What this task involves — Go through the records and copy each line where the string "worst" occurs.

++++ Available data

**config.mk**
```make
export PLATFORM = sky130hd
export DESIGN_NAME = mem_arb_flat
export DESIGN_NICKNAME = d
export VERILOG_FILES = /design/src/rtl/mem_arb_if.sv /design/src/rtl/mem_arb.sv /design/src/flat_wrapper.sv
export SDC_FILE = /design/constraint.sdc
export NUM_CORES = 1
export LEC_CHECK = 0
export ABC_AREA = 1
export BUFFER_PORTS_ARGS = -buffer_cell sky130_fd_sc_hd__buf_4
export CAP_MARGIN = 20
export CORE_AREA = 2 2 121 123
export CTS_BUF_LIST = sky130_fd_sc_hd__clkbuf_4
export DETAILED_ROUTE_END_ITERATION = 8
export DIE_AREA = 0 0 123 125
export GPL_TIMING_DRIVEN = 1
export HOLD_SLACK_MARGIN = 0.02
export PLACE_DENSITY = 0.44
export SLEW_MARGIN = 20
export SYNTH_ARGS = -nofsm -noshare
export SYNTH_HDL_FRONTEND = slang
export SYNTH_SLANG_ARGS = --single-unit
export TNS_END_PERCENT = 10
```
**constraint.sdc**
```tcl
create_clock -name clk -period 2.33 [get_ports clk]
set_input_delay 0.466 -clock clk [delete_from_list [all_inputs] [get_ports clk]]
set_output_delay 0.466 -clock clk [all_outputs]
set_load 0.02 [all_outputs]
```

++++++++
++++ Available data

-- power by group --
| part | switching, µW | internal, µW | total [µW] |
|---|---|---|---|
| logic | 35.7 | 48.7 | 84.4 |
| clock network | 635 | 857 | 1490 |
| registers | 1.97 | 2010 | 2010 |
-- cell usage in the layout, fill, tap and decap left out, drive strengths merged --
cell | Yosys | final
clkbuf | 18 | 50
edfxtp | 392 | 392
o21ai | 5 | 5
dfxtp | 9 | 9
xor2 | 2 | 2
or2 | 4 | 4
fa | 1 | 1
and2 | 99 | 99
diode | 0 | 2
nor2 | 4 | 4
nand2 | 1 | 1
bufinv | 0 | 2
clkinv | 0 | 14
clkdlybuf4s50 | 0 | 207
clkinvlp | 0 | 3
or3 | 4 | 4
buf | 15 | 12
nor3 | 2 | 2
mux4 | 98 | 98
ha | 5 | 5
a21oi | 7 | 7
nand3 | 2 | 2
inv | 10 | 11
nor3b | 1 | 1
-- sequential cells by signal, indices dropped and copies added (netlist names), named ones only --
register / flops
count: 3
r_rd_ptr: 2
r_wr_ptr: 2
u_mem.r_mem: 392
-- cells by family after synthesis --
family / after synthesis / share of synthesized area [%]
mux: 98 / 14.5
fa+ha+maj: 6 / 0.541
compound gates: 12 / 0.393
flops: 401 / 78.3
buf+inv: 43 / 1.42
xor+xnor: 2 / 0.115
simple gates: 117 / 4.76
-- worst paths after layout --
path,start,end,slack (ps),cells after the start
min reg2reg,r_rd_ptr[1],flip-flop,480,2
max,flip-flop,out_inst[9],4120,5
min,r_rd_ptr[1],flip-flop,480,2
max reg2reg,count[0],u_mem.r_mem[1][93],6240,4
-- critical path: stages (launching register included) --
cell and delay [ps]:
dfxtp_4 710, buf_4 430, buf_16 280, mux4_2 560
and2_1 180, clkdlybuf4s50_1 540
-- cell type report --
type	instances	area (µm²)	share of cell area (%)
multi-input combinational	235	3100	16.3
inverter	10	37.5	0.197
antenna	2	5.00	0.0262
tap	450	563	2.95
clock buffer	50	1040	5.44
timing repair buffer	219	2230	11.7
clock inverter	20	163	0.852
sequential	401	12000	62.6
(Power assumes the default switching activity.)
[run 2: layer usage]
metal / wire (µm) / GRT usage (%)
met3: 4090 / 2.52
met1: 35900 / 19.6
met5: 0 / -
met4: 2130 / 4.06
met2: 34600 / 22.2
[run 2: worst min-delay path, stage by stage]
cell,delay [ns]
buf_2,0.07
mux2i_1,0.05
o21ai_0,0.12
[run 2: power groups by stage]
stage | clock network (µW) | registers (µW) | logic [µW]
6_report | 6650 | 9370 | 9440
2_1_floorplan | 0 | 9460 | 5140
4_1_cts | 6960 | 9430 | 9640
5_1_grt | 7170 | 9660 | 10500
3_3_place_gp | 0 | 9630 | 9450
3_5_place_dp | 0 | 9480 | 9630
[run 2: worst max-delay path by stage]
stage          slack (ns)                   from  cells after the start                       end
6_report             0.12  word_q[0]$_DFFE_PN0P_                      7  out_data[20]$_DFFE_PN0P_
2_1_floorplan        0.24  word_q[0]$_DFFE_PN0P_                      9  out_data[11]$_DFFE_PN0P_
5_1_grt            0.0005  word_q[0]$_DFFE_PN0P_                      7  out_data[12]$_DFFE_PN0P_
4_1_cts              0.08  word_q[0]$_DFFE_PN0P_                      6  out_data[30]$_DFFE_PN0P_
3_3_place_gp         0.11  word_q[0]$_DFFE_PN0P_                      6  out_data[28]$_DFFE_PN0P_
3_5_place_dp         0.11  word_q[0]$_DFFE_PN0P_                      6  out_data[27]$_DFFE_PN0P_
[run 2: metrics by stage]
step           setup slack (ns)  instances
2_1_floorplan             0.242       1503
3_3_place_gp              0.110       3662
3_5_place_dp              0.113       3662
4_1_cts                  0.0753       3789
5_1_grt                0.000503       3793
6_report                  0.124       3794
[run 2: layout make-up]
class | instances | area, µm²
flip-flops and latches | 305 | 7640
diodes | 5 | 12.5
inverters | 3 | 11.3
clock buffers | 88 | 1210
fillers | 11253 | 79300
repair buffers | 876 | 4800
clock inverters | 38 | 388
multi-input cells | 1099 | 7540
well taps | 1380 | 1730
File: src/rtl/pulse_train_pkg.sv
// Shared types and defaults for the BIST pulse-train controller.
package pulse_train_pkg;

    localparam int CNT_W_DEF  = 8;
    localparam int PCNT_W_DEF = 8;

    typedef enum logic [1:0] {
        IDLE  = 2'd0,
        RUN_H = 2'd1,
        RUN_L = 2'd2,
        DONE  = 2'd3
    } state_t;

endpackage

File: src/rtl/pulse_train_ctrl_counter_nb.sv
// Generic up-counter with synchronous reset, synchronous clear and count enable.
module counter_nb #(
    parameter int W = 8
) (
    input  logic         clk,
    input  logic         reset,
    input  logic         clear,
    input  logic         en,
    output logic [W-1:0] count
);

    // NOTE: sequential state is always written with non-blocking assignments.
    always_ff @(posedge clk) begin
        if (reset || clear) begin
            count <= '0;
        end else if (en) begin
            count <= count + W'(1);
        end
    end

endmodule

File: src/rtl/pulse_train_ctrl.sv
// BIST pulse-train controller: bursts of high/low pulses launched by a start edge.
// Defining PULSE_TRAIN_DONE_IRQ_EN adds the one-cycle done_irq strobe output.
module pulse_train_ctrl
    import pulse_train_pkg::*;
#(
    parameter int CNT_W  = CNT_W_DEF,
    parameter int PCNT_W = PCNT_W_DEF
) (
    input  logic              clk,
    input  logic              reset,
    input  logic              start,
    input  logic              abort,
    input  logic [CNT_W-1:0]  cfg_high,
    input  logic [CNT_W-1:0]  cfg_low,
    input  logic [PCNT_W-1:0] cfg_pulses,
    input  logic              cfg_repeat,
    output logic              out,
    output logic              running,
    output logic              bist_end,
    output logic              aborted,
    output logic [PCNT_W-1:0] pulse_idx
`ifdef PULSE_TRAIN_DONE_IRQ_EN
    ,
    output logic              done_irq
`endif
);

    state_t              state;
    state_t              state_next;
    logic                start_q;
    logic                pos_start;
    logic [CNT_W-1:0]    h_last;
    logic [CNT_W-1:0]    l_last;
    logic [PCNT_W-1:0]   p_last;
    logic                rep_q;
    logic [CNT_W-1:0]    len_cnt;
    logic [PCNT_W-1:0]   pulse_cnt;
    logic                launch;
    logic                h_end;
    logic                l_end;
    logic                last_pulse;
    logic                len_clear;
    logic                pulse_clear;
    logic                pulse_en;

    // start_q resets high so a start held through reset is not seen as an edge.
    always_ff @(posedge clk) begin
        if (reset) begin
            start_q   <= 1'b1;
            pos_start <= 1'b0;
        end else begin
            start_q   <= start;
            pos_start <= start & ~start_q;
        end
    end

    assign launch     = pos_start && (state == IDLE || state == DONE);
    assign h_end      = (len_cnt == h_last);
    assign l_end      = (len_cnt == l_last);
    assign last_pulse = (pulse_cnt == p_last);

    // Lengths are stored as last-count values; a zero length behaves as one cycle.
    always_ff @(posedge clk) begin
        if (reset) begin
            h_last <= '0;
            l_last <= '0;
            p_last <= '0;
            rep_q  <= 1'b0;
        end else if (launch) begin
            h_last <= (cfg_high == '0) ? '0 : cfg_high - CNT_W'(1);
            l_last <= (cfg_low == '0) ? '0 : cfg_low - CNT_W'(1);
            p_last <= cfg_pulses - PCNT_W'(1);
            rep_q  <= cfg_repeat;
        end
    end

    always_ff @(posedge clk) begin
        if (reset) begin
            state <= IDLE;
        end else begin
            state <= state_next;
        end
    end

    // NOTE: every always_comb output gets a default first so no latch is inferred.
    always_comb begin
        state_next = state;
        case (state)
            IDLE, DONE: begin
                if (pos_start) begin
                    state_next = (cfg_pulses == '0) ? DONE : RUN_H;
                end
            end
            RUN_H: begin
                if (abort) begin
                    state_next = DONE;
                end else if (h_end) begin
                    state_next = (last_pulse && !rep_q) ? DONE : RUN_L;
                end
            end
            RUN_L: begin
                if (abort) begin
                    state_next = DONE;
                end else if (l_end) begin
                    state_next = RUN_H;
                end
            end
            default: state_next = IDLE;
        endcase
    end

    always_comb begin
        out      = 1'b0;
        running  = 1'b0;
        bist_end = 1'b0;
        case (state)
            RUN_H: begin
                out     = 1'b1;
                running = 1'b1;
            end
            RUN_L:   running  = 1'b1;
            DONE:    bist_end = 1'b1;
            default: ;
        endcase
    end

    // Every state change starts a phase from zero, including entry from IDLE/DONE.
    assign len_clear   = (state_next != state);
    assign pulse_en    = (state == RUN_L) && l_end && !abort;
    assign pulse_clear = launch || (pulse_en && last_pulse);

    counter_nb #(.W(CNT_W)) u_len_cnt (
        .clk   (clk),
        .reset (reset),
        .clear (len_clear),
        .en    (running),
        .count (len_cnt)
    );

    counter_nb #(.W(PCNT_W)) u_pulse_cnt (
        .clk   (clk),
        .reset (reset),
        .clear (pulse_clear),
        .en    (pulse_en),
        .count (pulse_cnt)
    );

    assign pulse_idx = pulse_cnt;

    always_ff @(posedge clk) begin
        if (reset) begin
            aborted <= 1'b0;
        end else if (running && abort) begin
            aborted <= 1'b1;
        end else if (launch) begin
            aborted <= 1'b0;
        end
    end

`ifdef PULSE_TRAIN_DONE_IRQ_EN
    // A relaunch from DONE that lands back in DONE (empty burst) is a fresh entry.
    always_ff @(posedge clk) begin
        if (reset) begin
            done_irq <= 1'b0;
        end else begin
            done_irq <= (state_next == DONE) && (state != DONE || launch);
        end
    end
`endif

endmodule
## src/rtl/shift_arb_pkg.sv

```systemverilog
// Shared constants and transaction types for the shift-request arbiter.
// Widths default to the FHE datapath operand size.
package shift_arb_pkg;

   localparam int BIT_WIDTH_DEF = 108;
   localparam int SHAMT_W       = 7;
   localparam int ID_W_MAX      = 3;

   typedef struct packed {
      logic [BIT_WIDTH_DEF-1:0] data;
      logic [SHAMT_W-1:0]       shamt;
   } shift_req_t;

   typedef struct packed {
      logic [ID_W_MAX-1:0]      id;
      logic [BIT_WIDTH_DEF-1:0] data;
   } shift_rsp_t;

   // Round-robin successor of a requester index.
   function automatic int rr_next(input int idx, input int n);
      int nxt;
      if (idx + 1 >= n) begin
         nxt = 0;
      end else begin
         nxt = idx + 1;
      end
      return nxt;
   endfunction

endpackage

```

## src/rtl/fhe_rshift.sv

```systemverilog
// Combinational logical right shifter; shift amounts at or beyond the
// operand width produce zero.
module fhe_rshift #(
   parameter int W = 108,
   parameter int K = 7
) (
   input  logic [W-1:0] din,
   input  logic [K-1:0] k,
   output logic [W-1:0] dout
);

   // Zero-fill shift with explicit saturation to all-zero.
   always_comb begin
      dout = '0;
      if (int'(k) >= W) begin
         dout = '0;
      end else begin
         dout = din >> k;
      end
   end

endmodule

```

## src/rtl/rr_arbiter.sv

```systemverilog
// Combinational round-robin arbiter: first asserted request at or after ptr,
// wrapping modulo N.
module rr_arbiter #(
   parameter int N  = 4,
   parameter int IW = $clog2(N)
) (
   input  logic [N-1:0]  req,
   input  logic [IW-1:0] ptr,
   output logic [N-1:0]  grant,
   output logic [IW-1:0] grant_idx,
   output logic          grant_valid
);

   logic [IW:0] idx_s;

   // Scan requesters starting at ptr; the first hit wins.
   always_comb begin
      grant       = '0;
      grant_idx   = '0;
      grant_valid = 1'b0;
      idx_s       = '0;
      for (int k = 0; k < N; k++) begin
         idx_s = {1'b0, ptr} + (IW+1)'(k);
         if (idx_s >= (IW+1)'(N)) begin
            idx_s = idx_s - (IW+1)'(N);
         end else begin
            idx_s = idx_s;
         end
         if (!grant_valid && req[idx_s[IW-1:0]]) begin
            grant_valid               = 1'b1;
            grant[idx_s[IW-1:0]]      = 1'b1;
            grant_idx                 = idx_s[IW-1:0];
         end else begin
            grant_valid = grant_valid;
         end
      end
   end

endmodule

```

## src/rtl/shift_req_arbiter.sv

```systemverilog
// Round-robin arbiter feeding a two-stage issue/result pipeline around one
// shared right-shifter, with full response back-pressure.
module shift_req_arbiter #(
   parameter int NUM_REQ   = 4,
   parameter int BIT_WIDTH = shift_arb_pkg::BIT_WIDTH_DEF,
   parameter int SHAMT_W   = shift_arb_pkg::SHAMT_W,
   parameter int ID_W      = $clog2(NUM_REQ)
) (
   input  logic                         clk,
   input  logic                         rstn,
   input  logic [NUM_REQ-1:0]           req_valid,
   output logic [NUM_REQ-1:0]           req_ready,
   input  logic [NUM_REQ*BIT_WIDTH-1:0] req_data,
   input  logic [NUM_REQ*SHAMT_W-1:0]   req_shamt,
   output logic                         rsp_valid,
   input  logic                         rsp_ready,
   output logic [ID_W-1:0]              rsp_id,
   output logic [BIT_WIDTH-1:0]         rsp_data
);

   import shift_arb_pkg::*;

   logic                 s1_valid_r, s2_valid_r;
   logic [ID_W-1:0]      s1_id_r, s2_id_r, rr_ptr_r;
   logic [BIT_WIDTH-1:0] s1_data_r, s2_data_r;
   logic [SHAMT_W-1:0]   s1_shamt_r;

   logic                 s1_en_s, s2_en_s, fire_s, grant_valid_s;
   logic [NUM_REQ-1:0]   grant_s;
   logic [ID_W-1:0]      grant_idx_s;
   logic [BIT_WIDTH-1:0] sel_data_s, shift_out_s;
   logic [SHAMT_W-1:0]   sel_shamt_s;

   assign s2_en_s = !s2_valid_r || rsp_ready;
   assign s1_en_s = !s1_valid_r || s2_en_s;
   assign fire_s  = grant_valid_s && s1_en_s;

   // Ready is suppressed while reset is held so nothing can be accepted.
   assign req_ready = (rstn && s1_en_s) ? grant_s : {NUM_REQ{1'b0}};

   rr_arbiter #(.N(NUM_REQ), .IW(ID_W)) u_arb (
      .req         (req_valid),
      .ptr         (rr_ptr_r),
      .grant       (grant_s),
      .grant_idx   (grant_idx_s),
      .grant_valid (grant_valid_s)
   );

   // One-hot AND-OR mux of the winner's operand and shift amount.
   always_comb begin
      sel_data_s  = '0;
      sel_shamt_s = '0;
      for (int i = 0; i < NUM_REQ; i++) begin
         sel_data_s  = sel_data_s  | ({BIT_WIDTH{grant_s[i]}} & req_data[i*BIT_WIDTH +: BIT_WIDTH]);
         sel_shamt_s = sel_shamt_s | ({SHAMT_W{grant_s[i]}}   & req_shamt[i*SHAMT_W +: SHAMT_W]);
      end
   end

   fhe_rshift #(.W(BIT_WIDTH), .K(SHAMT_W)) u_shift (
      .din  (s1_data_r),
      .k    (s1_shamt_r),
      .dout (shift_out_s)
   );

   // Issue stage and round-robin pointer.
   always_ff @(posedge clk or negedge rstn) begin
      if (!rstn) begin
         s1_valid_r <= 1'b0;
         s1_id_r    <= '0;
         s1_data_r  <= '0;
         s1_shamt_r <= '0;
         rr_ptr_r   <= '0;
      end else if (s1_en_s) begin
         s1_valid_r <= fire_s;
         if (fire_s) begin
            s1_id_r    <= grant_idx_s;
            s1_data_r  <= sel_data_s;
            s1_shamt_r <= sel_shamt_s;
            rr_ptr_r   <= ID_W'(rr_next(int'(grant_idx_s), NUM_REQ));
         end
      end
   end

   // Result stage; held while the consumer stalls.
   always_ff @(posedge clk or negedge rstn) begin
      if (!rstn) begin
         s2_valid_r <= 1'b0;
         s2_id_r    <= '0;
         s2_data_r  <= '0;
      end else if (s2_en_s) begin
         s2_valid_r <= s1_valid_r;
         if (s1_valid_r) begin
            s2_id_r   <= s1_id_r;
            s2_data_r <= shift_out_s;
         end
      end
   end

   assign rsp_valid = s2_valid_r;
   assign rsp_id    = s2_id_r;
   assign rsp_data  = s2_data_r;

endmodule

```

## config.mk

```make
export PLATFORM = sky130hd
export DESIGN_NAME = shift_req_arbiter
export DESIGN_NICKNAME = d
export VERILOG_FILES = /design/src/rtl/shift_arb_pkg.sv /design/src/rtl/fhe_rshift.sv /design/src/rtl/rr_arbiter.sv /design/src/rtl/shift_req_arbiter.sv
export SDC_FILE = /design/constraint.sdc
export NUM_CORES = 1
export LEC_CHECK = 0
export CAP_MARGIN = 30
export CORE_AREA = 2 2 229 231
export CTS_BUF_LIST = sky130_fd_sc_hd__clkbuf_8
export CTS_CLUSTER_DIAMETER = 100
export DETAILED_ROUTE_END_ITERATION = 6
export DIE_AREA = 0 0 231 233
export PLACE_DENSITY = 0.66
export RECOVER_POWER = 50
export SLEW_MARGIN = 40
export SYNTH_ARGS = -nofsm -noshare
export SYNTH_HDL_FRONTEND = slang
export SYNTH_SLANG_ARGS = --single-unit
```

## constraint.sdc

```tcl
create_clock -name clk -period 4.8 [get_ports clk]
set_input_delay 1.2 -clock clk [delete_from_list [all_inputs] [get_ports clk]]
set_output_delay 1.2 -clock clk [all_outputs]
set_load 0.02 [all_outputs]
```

++++++++

Response —
-- worst paths after layout --
[run 2: worst min-delay path, stage by stage]
[run 2: worst max-delay path by stage]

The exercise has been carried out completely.